Working towards well-being: negotiating well-being in the interactions between services and Roma migrants in Leeds
(University of Manchester)
Paper short abstract:
Following increase in the number of Roma migrants in Leeds in the last decade a number of services and projects aimed at Roma were established. This paper considers how understandings of well-being are negotiated between services and Roma and the impact of services on well-being of Roma migrants.
Paper long abstract:
This paper draws on ethnographic fieldwork among Czech and Slovak Roma migrants in Leeds and discusses search for a sense of well-being in the dialectics between the material and the intangible.

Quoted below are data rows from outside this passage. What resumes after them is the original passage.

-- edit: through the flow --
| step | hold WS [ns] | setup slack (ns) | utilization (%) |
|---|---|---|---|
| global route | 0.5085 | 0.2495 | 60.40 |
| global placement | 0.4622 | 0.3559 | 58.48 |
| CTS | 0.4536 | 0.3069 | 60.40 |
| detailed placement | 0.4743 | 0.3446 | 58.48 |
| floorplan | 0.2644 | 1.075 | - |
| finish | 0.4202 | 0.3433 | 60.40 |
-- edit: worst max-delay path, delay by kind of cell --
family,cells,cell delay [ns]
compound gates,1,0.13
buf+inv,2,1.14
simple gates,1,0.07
--- src/rtl/ram_arb_pkg.sv ---
// Shared types and constants for the two-port RAM arbiter.
// Holds the FSM state encoding, requester IDs and the read-latency ceiling.
package ram_arb_pkg;

    typedef enum logic [1:0] {
        IDLE   = 2'd0,
        ACCESS = 2'd1,
        WAIT   = 2'd2,
        ACK    = 2'd3
    } arb_state_e;

    localparam logic REQ_CPU = 1'b0;
    localparam logic REQ_LDR = 1'b1;

    localparam int RD_LAT_MAX = 7;

endpackage

--- src/rtl/ram_arbiter.sv ---
// Round-robin arbiter sharing one byte-wide RAM between a CPU and a loader port.
// All outputs are registered; the grant pointer flips to the loser after each grant.
module ram_arbiter
    import ram_arb_pkg::*;
#(
    parameter int RD_LAT = 1,
    parameter int ADDR_W = 32
) (
    input  logic              clk,
    input  logic              rst,
    input  logic              cpu_req,
    input  logic              cpu_we,
    input  logic [ADDR_W-1:0] cpu_addr,
    input  logic [7:0]        cpu_wdata,
    output logic              cpu_ack,
    output logic [7:0]        cpu_rdata,
    input  logic              ldr_req,
    input  logic              ldr_we,
    input  logic [ADDR_W-1:0] ldr_addr,
    input  logic [7:0]        ldr_wdata,
    output logic              ldr_ack,
    output logic [7:0]        ldr_rdata,
    output logic              mem_RE_RAM,
    output logic              mem_WE_RAM,
    output logic [ADDR_W-1:0] Data_Dir_RAM,
    output logic [7:0]        Data_RAM,
    input  logic [7:0]        Data_in_RAM,
    output logic              busy
);

    // Out-of-range latencies are clamped so the 3-bit counter never wraps.
    localparam logic [2:0] LAT_C = 3'((RD_LAT > RD_LAT_MAX) ? RD_LAT_MAX :
                                      ((RD_LAT < 1) ? 1 : RD_LAT));

    arb_state_e        state_q, state_d;
    logic              ptr_q, ptr_d;
    logic              owner_q, owner_d;
    logic              we_q, we_d;
    logic [ADDR_W-1:0] addr_q, addr_d;
    logic [7:0]        wdata_q, wdata_d;
    logic [2:0]        cnt_q, cnt_d;
    logic              re_q, re_d;
    logic              wr_q, wr_d;
    logic              cpu_ack_q, cpu_ack_d;
    logic              ldr_ack_q, ldr_ack_d;
    logic [7:0]        cpu_rdata_q, cpu_rdata_d;
    logic [7:0]        ldr_rdata_q, ldr_rdata_d;
    logic              busy_q, busy_d;
    logic              win_s;

    // Next-state, grant selection and next values of every registered output.
    always_comb begin
        state_d     = state_q;
        ptr_d       = ptr_q;
        owner_d     = owner_q;
        we_d        = we_q;
        addr_d      = addr_q;
        wdata_d     = wdata_q;
        cnt_d       = cnt_q;
        re_d        = 1'b0;
        wr_d        = 1'b0;
        cpu_ack_d   = 1'b0;
        ldr_ack_d   = 1'b0;
        cpu_rdata_d = cpu_rdata_q;
        ldr_rdata_d = ldr_rdata_q;
        win_s       = REQ_CPU;

        case (state_q)
            IDLE: begin
                if (cpu_req && ldr_req) begin
                    win_s = ptr_q;
                end else if (ldr_req) begin
                    win_s = REQ_LDR;
                end else begin
                    win_s = REQ_CPU;
                end

                if (cpu_req || ldr_req) begin
                    owner_d = win_s;
                    ptr_d   = ~win_s;
                    if (win_s == REQ_LDR) begin
                        we_d    = ldr_we;
                        addr_d  = ldr_addr;
                        wdata_d = ldr_wdata;
                    end else begin
                        we_d    = cpu_we;
                        addr_d  = cpu_addr;
                        wdata_d = cpu_wdata;
                    end
                    wr_d    = we_d;
                    re_d    = ~we_d;
                    state_d = ACCESS;
                end else begin
                    state_d = IDLE;
                end
            end
            ACCESS: begin
                if (we_q) begin
                    state_d   = ACK;
                    cpu_ack_d = (owner_q == REQ_CPU);
                    ldr_ack_d = (owner_q == REQ_LDR);
                end else begin
                    state_d = WAIT;
                    cnt_d   = LAT_C;
                end
            end
            WAIT: begin
                if (cnt_q <= 3'd1) begin
                    state_d   = ACK;
                    cnt_d     = 3'd0;
                    cpu_ack_d = (owner_q == REQ_CPU);
                    ldr_ack_d = (owner_q == REQ_LDR);
                    if (owner_q == REQ_CPU) begin
                        cpu_rdata_d = Data_in_RAM;
                    end else begin
                        ldr_rdata_d = Data_in_RAM;
                    end
                end else begin
                    cnt_d = cnt_q - 3'd1;
                end
            end
            ACK: begin
                state_d = IDLE;
            end
            default: begin
                state_d = IDLE;
            end
        endcase

        busy_d = (state_d != IDLE);
    end

    // State and output registers; reset overrides everything.
    always_ff @(posedge clk) begin
        if (rst) begin
            state_q     <= IDLE;
            ptr_q       <= REQ_CPU;
            owner_q     <= REQ_CPU;
            we_q        <= 1'b0;
            addr_q      <= '0;
            wdata_q     <= 8'h00;
            cnt_q       <= 3'd0;
            re_q        <= 1'b0;
            wr_q        <= 1'b0;
            cpu_ack_q   <= 1'b0;
            ldr_ack_q   <= 1'b0;
            cpu_rdata_q <= 8'h00;
            ldr_rdata_q <= 8'h00;
            busy_q      <= 1'b0;
        end else begin
            state_q     <= state_d;
            ptr_q       <= ptr_d;
            owner_q     <= owner_d;
            we_q        <= we_d;
            addr_q      <= addr_d;
            wdata_q     <= wdata_d;
            cnt_q       <= cnt_d;
            re_q        <= re_d;
            wr_q        <= wr_d;
            cpu_ack_q   <= cpu_ack_d;
            ldr_ack_q   <= ldr_ack_d;
            cpu_rdata_q <= cpu_rdata_d;
            ldr_rdata_q <= ldr_rdata_d;
            busy_q      <= busy_d;
        end
    end

    assign mem_RE_RAM   = re_q;
    assign mem_WE_RAM   = wr_q;
    assign Data_Dir_RAM = addr_q;
    assign Data_RAM     = wdata_q;
    assign cpu_ack      = cpu_ack_q;
    assign ldr_ack      = ldr_ack_q;
    assign cpu_rdata    = cpu_rdata_q;
    assign ldr_rdata    = ldr_rdata_q;
    assign busy         = busy_q;

endmodule
**config.mk**
```make
export PLATFORM = sky130hd
export DESIGN_NAME = nvram_upload_reader
export DESIGN_NICKNAME = d
export VERILOG_FILES = /design/src/rtl/upload_pkg.sv /design/src/rtl/nvram_upload_reader.sv
export SDC_FILE = /design/constraint.sdc
export NUM_CORES = 1
export LEC_CHECK = 0
export CORE_UTILIZATION = 41
export DETAILED_ROUTE_END_ITERATION = 10
export PLACE_DENSITY = 0.83
export SLEW_MARGIN = 20
export SYNTH_ARGS = -nofsm -noshare
export SYNTH_HDL_FRONTEND = slang
export SYNTH_SLANG_ARGS = --single-unit
```
**constraint.sdc**
```tcl
create_clock -name clk_sys -period 2.3 [get_ports clk_sys]
set_input_delay 0.46 -clock clk_sys [delete_from_list [all_inputs] [get_ports clk_sys]]
set_output_delay 0.46 -clock clk_sys [all_outputs]
set_load 0.1 [all_outputs]
```
**src/rtl/upload_pkg.sv**
```systemverilog
// Shared types and constants for the HPS upload (save-RAM read-back) path.
package upload_pkg;

    typedef enum logic [2:0] {
        IDLE,
        ACQUIRE,
        READY,
        FETCH,
        LATCH
    } upl_state_t;

    localparam logic [7:0] UPL_OOR_BYTE  = 8'hFF;
    localparam logic [7:0] UPL_IDX_NVRAM = 8'd4;

endpackage

```
**src/rtl/nvram_upload_reader.sv**
```systemverilog
// Serves hps_io ioctl_rd byte requests from save RAM, arbitrating for the RAM
// port with a req/grant handshake so the CPU is paused rather than corrupted.
module nvram_upload_reader
    import upload_pkg::*;
#(
    parameter int         ADDR_W = 11,
    parameter logic [7:0] INDEX  = UPL_IDX_NVRAM
) (
    input  logic              clk_sys,
    input  logic              reset_n,
    input  logic              save_req,
    output logic              ioctl_upload_req,
    input  logic              ioctl_upload,
    input  logic [7:0]        ioctl_index,
    input  logic              ioctl_rd,
    input  logic [24:0]       ioctl_addr,
    output logic [7:0]        ioctl_din,
    output logic              bus_req,
    input  logic              bus_gnt,
    output logic [ADDR_W-1:0] ram_addr,
    output logic              ram_rd,
    input  logic [7:0]        ram_dout,
    output logic              busy,
    output logic              done
);

    upl_state_t        state_q, state_d;
    logic              pending_q, pending_d;
    logic              oor_q, oor_d;
    logic [ADDR_W-1:0] addr_q, addr_d;
    logic [7:0]        din_q, din_d;
    logic              done_q, done_d;
    logic              req_q, req_d;
    logic              defer_q, defer_d;

    logic sel, rd, rd_oor, pend_eff, oor_eff, serve, end_up;

    assign sel      = ioctl_upload && (ioctl_index == INDEX);
    // Reads aimed at another transfer index are not ours to serve.
    assign rd       = ioctl_rd && sel;
    assign rd_oor   = (ioctl_addr >> ADDR_W) != 25'd0;
    assign pend_eff = pending_q || rd;
    assign oor_eff  = rd ? rd_oor : oor_q;

    always_comb begin
        state_d   = state_q;
        pending_d = pend_eff;
        addr_d    = rd ? ioctl_addr[ADDR_W-1:0] : addr_q;
        oor_d     = oor_eff;
        din_d     = din_q;
        done_d    = 1'b0;
        serve     = 1'b0;
        end_up    = 1'b0;

        unique case (state_q)
            IDLE: begin
                if (sel) state_d = ACQUIRE;
            end
            ACQUIRE: begin
                if (!sel) begin
                    end_up = 1'b1;
                end else if (bus_gnt) begin
                    state_d = READY;
                    serve   = pend_eff;
                end
            end
            READY: begin
                if (!sel)          end_up  = 1'b1;
                else if (!bus_gnt) state_d = ACQUIRE;
                else               serve   = pend_eff;
            end
            FETCH: begin
                // Grantor honours a held ram_rd cycle, so grant loss waits for LATCH.
                state_d = LATCH;
            end
            LATCH: begin
                din_d = ram_dout;
                if (sel) state_d = READY;
                else     end_up  = 1'b1;
            end
            default: state_d = IDLE;
        endcase

        if (serve) begin
            pending_d = 1'b0;
            if (oor_eff) din_d   = UPL_OOR_BYTE;
            else         state_d = FETCH;
        end

        if (end_up) begin
            state_d   = IDLE;
            pending_d = 1'b0;
            done_d    = 1'b1;
        end
    end

    // A save request seen while busy is replayed when the current upload ends.
    always_comb begin
        req_d   = req_q;
        defer_d = defer_q;
        if (save_req && state_q != IDLE) defer_d = 1'b1;
        if (sel)                                   req_d = 1'b0;
        else if (save_req && state_q == IDLE)      req_d = 1'b1;
        if (end_up) begin
            req_d   = defer_q || save_req;
            defer_d = 1'b0;
        end
    end

    always_ff @(posedge clk_sys or negedge reset_n) begin
        if (!reset_n) begin
            state_q   <= IDLE;
            pending_q <= 1'b0;
            oor_q     <= 1'b0;
            addr_q    <= '0;
            din_q     <= 8'h00;
            done_q    <= 1'b0;
            req_q     <= 1'b0;
            defer_q   <= 1'b0;
        end else begin
            state_q   <= state_d;
            pending_q <= pending_d;
            oor_q     <= oor_d;
            addr_q    <= addr_d;
            din_q     <= din_d;
            done_q    <= done_d;
            req_q     <= req_d;
            defer_q   <= defer_d;
        end
    end

    assign ioctl_upload_req = req_q;
    assign ioctl_din        = din_q;
    assign ram_addr         = addr_q;
    assign ram_rd           = (state_q == FETCH);
    assign busy             = (state_q != IDLE);
    assign bus_req          = (state_q != IDLE);
    assign done             = done_q;

endmodule

```
==> flow_metrics.tcl, run 1 <==
set metrics [dict create \
    synth_edf_count 0 \
    fin_crit_sh_pct 89.00 \
    syn_area_per_cell_um2 11.47 \
    ys_warn_count 0 \
    outcome "finished, final reports clean" \
    power.density_nw_per_um2 428.3 \
    dpl.hpwl_um 2464 \
    synth_nets 161 \
    ys_types 35 \
    crit_path_max_fanout 11 \
    hold_viol_final 0 \
    nets 232 \
    antenna_found_initial 0 \
    drive_gt1_share_pct 27.72 \
    core_area_um2 3028 \
    cts_buffer_depth 2 \
    grt_util_all_layers_pct 18.92 \
    area_growth_syn_to_layout_pct 53.49 \
    start_util_pct 43.18 \
    whs_ns 0.4901 \
    final_util_pct 66.28 \
    synth-simple-area-share_pct 21.44 \
    arrival_ns 1.59 \
    cts_buffers 3 \
    num_rows 20 \
    antenna_cells 0 \
    critical_path_class "reg2out" \
    wirelength_um 3083 \
    cp.required_ns 1.84 \
    dp_cells 224 \
    vias 1113 \
    nFillCells 214 \
    io_buffer_count 70 \
    tritoncts "done" \
    grt_max_degree 28 \
    die_h_um 58.47 \
    synth-xor-area-share_pct 1.340 \
    wire_per_inst_um 13.52 \
    synth.ff_latch_count 27 \
    grt_overflow 0 \
    dr.pass1.iters 4 \
    clock_sink_count 27 \
    synthAdderAreaFrac_pct 0 \
    relSlewSlack_pct 72.37 \
    tightest_slew_ns 0.4144 \
    fp.dieW_um 58.47 \
    ant_nets 0 \
    cts_max_level 1 \
    period_minus_slack_ns 2.047 \
    stdcell_count 228 \
    synth_ff_type "dfrtp_1" \
    holdBufCountCts 0 \
    root_buffer "clkbuf_4" \
    grt_pass1_vias 1067 \
    seq_area_frac_synth_pct 51.67 \
    vias_per_cell 4.882 \
    finalSetupViolCount 0 \
    synth_area_um2 1308 \
    fmax_mhz 488.5 \
    p_leak_nw 0.9622 \
    critPathCaptureType "primary output" \
    hp-class "in2async" \
    irDropWorstVdd_v 0.0001883 \
    synth_top_family_by_area "simple AND/OR/NAND/NOR gates" \
    synthArstFlopShare_pct 100.0 \
    slew_viol_final 0 \
    cts_setup_buffers 0 \
    synth_mux_area_share_pct 13.68 \
    clkSlewWorstSetupHoldPaths_ns 0.14 \
    cts_resized 0 \
    synth_cells 114 \
    drv_cap 0 \
    dieArea_um2 3419 \
    rsz0062_at_grt "false" \
    gp_congestion 0.7453 \
    grt_pass1_wl_um 4961 \
    fin_skew_ns 0.003197 \
    startpoint_type "register" \
    first_iter_violations 27 \
    synth_compound_area_share_pct 8.134 \
    clk_latency_ns 0.32 \
    drt_drc_violations_left 0 \
    pin_count 71 \
]
==> sequential cells by signal, summed over array words and instances, names as in the netlist <==
signal,cells
ram_addr,11
ioctl_din,8
state_q,3
defer_q,1
done,1
ioctl_upload_req,1
oor_q,1
pending_q,1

The migration of Roma from Central and Eastern European countries to the UK is part of a wider migration trend in recent decades. Roma are considered to be among the most marginalised groups in Europe. For many Roma, migration to Leeds offers improved financial situation leading to increased material well-being and the possibility of escaping the stigma and discrimination experienced by Roma in many areas of their lives in former Czechoslovakia. Increased mobility of Roma across borders has been accompanied by increased international awareness and attention to the situation of Roma in Central and Eastern Europe. The new visibility of Roma as a group that experiences discrimination and marginalisation has led to the emergence of policies, actors and projects aimed at issues such overcoming poverty, unemployment, or poor health among Roma, and thus towards improving the well-being of Roma. Following the enlargement of the EU, Leeds has received a few thousand of Roma migrants and several services for Roma were established as well as short-term projects aimed at Roma. This paper looks at the mobility of individual Roma and the mobility of funds, concepts, and public and third sector workers, and considers the impact of these services and projects on the well-being of Roma migrants.